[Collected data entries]
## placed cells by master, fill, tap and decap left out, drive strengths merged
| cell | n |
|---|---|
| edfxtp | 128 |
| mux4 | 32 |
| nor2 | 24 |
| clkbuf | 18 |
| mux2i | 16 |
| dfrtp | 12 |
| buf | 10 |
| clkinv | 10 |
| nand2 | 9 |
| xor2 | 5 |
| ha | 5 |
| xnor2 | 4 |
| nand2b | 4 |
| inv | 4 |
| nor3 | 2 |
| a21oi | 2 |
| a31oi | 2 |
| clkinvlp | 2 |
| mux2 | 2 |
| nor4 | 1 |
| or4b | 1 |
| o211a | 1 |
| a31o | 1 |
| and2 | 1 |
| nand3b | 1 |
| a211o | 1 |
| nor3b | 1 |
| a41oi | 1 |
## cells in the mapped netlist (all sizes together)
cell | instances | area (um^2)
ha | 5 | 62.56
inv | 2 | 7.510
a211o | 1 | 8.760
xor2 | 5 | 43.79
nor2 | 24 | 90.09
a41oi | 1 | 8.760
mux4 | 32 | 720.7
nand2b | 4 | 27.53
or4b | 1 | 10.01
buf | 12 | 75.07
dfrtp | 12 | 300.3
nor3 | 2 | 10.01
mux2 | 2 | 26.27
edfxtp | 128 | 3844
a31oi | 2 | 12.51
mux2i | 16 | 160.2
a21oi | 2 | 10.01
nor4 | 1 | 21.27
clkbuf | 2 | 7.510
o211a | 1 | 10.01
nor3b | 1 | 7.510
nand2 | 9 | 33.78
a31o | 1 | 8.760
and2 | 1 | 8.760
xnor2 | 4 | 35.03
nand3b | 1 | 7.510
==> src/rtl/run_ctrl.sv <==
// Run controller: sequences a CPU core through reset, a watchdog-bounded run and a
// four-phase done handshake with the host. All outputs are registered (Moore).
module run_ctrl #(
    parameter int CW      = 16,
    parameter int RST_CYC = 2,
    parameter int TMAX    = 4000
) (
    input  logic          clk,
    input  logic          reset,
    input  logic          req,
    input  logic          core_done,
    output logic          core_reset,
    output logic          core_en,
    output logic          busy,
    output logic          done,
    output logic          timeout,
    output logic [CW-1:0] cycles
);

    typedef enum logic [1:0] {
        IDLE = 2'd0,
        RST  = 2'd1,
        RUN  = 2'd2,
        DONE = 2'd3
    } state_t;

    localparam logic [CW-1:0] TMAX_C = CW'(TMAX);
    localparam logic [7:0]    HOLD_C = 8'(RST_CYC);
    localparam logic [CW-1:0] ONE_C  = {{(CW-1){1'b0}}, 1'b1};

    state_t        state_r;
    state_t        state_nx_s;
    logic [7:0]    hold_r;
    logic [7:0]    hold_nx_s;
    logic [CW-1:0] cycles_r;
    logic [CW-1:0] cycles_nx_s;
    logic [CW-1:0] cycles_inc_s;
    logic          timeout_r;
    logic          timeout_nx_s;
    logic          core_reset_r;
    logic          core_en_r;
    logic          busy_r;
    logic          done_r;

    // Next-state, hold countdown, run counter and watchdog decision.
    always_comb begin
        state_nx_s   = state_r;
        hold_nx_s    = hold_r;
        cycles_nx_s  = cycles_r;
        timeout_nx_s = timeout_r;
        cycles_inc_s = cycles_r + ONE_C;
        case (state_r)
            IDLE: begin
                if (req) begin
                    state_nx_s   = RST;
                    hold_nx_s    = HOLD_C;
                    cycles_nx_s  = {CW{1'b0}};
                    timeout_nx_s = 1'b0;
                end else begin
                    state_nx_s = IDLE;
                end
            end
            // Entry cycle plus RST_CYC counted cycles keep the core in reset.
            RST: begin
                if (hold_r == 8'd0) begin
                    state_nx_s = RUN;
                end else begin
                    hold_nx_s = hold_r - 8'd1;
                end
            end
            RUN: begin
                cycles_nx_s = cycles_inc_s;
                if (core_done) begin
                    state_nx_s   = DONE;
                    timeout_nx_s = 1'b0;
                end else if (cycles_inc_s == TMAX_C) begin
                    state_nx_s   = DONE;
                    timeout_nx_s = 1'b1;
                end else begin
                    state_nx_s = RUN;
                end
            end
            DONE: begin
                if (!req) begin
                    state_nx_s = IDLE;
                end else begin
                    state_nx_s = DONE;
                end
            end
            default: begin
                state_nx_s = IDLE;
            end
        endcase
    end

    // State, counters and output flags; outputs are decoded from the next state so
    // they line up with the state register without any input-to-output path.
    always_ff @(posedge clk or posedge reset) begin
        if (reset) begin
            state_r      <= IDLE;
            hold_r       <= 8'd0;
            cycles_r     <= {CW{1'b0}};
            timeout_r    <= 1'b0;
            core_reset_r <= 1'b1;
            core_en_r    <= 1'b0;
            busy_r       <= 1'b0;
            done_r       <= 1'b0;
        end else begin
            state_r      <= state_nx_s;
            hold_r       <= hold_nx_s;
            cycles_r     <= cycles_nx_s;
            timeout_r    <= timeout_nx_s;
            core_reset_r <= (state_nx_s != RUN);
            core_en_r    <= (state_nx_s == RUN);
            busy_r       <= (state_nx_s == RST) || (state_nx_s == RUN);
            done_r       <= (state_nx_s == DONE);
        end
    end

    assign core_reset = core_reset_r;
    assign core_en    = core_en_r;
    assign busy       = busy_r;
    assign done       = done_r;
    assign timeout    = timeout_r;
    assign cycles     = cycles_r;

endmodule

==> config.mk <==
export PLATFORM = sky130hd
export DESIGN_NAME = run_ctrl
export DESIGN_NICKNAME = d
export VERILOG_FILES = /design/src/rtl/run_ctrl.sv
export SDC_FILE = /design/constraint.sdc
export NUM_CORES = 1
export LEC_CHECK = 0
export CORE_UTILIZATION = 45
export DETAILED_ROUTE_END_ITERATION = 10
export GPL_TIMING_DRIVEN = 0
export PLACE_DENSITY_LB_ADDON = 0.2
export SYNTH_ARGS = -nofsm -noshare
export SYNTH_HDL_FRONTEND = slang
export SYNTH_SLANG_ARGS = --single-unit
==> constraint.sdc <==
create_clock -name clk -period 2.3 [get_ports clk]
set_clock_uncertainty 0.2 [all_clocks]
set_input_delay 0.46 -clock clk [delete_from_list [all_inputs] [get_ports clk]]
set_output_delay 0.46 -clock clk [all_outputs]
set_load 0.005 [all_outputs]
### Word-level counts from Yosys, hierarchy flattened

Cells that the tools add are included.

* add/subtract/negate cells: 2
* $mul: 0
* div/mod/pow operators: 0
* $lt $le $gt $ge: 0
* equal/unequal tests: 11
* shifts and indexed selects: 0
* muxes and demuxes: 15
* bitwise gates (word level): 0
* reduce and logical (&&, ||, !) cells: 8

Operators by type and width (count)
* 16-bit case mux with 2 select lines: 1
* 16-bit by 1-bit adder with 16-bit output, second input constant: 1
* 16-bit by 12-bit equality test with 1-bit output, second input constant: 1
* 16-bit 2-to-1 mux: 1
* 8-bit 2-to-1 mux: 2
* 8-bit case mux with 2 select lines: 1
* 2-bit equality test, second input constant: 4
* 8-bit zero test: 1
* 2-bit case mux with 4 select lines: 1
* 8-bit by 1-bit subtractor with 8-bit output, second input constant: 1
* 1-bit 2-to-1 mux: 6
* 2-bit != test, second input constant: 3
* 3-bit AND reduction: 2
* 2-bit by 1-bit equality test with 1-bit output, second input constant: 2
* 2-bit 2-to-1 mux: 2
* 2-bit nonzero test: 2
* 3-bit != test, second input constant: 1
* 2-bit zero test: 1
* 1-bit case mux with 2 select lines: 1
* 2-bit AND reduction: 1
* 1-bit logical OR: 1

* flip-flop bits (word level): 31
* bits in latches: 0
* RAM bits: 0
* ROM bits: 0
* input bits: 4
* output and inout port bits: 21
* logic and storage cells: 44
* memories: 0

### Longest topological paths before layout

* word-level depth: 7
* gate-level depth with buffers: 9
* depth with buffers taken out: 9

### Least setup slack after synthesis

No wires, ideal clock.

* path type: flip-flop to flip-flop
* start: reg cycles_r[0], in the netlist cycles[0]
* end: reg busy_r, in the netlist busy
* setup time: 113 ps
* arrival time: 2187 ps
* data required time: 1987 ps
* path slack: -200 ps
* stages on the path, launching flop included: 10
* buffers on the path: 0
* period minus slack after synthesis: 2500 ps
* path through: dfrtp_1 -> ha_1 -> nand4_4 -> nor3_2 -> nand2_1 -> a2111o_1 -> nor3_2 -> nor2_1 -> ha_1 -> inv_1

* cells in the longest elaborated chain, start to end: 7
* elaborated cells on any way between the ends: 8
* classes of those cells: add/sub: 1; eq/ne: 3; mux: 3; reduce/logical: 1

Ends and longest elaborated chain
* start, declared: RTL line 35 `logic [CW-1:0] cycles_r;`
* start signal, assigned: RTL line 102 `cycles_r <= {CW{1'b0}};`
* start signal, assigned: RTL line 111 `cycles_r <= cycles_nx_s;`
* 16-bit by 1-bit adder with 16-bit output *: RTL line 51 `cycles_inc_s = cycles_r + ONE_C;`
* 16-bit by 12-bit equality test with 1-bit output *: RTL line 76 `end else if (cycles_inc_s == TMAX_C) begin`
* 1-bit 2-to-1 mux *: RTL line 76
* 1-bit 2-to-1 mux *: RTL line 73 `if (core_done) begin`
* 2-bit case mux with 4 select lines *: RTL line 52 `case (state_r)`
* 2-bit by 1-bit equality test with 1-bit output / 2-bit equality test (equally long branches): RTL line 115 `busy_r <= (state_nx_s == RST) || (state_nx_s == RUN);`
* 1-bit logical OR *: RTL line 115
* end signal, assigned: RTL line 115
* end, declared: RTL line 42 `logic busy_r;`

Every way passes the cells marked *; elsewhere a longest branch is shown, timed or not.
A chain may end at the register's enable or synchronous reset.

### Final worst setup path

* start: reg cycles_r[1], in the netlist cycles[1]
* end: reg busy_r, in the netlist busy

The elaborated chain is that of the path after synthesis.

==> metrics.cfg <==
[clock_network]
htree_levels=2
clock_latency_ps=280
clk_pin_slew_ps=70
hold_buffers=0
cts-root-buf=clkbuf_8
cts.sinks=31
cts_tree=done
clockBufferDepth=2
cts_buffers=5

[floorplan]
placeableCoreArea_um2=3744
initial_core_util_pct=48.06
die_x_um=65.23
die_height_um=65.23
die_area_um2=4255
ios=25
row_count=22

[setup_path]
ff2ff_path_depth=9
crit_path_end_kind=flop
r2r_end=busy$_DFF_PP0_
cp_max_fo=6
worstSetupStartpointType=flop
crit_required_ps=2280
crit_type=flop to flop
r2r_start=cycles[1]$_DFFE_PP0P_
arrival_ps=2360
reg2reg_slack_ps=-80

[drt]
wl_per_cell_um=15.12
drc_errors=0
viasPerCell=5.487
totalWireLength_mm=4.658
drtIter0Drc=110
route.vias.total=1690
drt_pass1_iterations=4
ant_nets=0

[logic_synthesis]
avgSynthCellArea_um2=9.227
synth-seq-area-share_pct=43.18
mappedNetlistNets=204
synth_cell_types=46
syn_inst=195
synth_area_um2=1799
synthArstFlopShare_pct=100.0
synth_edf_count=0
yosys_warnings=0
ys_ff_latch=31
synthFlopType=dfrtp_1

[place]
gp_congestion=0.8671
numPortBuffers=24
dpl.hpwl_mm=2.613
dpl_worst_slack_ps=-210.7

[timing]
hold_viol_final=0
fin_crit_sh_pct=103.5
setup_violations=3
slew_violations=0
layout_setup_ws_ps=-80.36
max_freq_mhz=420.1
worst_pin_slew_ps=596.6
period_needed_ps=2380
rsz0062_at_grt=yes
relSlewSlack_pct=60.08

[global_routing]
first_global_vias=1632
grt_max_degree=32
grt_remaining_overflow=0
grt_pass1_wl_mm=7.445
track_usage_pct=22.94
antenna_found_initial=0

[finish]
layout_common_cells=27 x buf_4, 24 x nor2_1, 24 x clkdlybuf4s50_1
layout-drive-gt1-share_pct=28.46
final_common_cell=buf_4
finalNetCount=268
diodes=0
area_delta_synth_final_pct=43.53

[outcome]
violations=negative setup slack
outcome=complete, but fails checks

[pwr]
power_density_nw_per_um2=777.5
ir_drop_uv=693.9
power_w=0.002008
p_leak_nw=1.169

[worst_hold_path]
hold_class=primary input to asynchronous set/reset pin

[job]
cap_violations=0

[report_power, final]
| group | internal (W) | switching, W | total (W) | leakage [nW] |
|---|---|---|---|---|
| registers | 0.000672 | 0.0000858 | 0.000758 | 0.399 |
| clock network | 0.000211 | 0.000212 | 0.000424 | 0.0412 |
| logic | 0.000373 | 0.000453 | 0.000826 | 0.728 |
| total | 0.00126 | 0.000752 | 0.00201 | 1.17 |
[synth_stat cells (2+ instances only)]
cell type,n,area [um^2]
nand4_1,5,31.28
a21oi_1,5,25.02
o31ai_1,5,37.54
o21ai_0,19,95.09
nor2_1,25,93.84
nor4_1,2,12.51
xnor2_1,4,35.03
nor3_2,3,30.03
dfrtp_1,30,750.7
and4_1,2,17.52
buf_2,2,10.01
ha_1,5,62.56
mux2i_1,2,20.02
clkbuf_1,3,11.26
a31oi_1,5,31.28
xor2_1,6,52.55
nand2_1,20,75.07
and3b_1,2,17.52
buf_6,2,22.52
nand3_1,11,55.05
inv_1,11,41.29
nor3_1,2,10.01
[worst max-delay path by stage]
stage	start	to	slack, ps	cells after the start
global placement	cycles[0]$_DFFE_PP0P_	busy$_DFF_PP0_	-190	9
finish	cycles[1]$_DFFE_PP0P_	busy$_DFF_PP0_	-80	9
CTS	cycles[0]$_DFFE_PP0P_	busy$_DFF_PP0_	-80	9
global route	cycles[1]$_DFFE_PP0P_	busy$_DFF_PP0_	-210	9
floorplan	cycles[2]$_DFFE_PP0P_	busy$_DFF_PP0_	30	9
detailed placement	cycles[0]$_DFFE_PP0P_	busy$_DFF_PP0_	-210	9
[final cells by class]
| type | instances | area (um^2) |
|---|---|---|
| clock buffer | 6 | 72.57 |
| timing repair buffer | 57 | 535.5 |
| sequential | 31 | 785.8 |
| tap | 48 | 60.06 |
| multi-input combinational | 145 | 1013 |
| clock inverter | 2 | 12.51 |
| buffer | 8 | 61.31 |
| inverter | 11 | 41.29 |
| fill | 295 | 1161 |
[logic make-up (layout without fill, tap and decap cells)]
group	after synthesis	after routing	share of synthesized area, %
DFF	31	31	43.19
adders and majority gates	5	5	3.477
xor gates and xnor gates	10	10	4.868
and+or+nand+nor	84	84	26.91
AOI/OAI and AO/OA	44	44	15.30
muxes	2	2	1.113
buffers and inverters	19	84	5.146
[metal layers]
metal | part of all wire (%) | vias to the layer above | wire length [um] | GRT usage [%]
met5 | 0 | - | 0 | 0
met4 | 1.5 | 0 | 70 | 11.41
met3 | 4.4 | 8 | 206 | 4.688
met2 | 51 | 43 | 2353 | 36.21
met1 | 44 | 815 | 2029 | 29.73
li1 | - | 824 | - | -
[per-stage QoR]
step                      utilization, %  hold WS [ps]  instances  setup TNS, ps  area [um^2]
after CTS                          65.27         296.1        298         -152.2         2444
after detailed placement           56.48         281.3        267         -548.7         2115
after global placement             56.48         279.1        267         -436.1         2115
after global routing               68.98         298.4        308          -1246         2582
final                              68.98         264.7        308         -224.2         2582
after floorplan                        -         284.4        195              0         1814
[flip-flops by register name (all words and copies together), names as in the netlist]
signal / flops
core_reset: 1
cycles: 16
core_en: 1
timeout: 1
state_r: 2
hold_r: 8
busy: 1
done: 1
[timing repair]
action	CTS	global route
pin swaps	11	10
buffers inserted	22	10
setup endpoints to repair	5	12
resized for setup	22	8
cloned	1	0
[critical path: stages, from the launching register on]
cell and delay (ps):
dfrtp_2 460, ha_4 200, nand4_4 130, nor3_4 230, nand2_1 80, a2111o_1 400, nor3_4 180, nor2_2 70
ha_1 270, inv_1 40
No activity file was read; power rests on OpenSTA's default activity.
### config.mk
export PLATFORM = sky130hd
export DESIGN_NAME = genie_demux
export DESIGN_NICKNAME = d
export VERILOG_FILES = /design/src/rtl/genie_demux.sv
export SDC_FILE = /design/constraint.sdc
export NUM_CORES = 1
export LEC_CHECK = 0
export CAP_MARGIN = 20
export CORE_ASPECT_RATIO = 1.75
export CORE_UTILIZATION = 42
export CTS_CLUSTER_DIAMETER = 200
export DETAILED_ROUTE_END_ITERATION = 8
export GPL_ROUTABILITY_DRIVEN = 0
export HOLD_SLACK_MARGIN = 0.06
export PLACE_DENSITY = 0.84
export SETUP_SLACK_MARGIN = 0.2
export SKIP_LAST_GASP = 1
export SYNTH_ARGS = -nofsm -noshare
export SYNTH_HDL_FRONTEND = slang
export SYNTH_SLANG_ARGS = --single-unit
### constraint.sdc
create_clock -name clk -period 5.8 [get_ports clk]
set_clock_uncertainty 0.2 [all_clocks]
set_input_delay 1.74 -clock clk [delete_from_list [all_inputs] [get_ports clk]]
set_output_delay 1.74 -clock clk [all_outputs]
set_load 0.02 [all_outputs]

...

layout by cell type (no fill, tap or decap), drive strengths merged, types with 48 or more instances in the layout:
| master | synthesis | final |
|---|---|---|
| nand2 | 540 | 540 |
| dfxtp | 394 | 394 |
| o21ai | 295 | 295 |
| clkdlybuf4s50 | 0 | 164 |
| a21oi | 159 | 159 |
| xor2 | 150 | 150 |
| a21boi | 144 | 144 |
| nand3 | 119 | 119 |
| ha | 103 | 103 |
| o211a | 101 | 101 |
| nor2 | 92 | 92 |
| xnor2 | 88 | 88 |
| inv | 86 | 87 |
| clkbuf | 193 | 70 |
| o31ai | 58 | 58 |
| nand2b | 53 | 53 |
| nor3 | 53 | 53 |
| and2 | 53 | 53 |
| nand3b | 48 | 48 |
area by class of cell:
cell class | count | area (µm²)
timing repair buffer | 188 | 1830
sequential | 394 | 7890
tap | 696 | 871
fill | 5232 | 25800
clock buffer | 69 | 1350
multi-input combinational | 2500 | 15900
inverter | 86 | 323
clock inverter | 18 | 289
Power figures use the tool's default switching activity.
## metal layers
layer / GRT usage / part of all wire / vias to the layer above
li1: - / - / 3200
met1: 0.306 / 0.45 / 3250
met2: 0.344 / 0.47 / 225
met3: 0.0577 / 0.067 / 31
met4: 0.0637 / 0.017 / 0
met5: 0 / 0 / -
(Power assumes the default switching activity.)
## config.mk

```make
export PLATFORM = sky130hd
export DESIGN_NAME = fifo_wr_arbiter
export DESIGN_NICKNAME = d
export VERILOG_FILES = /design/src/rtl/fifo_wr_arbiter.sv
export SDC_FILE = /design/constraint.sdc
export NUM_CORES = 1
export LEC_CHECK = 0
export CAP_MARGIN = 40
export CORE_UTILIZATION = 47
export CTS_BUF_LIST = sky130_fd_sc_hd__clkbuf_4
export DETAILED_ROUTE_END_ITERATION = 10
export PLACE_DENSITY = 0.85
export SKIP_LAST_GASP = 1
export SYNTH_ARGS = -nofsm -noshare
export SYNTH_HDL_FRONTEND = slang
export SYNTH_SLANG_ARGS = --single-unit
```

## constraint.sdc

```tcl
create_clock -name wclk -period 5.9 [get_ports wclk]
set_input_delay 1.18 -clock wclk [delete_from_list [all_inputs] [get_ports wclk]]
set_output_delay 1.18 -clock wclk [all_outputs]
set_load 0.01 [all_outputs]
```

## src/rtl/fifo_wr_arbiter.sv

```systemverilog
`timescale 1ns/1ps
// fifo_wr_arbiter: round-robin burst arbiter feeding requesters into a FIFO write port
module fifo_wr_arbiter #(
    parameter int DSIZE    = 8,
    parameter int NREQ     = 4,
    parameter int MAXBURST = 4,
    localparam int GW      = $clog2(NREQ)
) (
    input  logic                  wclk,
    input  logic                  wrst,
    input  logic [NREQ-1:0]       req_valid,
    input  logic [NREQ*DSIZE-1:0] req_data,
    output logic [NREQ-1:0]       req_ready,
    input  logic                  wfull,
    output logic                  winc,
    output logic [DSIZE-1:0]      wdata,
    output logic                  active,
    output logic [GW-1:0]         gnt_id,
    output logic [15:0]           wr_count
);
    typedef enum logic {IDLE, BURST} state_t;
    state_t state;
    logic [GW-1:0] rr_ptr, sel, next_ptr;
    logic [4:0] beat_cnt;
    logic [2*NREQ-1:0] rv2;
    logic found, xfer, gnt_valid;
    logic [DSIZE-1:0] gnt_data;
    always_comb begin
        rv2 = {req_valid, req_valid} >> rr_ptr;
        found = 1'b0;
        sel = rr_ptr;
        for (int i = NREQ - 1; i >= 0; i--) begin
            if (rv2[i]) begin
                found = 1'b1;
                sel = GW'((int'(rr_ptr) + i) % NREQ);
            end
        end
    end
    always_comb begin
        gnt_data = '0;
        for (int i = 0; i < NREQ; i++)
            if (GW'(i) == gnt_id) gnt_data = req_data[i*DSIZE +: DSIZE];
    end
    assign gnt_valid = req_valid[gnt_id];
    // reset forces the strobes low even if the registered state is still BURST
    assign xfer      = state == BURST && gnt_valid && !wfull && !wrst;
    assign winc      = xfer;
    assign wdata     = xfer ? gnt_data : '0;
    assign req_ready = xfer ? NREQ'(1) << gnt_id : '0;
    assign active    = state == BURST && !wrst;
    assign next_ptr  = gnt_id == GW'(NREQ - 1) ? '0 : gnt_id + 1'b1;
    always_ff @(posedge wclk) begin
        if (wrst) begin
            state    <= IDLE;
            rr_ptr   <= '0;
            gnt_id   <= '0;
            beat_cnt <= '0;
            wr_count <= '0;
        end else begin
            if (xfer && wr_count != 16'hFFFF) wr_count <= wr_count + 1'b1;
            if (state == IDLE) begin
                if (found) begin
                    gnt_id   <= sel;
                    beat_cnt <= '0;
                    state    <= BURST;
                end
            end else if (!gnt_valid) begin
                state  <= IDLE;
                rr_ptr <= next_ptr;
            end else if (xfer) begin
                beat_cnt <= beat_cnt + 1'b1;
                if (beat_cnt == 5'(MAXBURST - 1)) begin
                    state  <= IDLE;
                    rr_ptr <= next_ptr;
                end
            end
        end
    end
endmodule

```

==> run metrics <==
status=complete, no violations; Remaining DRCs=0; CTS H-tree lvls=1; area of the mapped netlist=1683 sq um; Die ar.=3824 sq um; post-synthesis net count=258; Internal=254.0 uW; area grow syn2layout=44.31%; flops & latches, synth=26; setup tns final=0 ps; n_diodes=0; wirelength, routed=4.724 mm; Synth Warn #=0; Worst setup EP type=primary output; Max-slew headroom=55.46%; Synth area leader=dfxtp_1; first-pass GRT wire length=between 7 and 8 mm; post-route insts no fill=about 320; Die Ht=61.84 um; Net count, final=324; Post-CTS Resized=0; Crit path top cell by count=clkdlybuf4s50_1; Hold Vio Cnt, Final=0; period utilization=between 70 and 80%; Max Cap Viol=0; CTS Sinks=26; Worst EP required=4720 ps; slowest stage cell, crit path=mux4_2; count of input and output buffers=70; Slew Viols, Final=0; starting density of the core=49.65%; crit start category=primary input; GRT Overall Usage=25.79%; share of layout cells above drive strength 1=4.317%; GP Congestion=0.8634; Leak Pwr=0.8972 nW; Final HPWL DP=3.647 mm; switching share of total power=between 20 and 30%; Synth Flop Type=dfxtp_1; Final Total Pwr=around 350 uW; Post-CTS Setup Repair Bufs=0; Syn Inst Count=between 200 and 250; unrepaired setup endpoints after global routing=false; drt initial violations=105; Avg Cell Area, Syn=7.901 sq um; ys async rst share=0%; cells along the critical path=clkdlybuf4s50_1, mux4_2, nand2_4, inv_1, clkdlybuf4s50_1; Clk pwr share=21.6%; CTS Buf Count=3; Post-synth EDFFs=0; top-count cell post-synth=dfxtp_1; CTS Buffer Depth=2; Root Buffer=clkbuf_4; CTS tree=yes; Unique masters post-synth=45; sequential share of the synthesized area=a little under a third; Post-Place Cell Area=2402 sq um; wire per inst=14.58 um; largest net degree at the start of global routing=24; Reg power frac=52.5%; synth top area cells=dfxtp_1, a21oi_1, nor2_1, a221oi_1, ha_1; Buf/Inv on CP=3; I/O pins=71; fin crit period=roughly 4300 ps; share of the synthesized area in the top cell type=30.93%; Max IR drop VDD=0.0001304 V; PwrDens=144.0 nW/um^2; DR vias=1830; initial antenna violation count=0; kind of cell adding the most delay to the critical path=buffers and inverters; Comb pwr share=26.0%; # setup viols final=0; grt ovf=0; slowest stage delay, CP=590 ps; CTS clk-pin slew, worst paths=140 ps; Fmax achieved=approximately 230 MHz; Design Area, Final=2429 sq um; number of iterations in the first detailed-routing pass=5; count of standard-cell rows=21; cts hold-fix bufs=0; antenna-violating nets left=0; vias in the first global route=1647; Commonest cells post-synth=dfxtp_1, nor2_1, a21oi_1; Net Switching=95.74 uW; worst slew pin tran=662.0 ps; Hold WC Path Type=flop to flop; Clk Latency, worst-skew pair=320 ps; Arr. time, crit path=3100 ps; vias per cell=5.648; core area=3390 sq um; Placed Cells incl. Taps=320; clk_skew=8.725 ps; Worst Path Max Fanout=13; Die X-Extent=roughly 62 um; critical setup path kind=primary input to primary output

*Work to complete*
Take the lines above from the one containing "met1: 0.306 / 0.45 / 3250" to the one containing "met5: 0 / 0" and retype them exactly, both ends included, with nothing added.

*Response to the exercise*
met1: 0.306 / 0.45 / 3250
met2: 0.344 / 0.47 / 225
met3: 0.0577 / 0.067 / 31
met4: 0.0637 / 0.017 / 0
met5: 0 / 0 / -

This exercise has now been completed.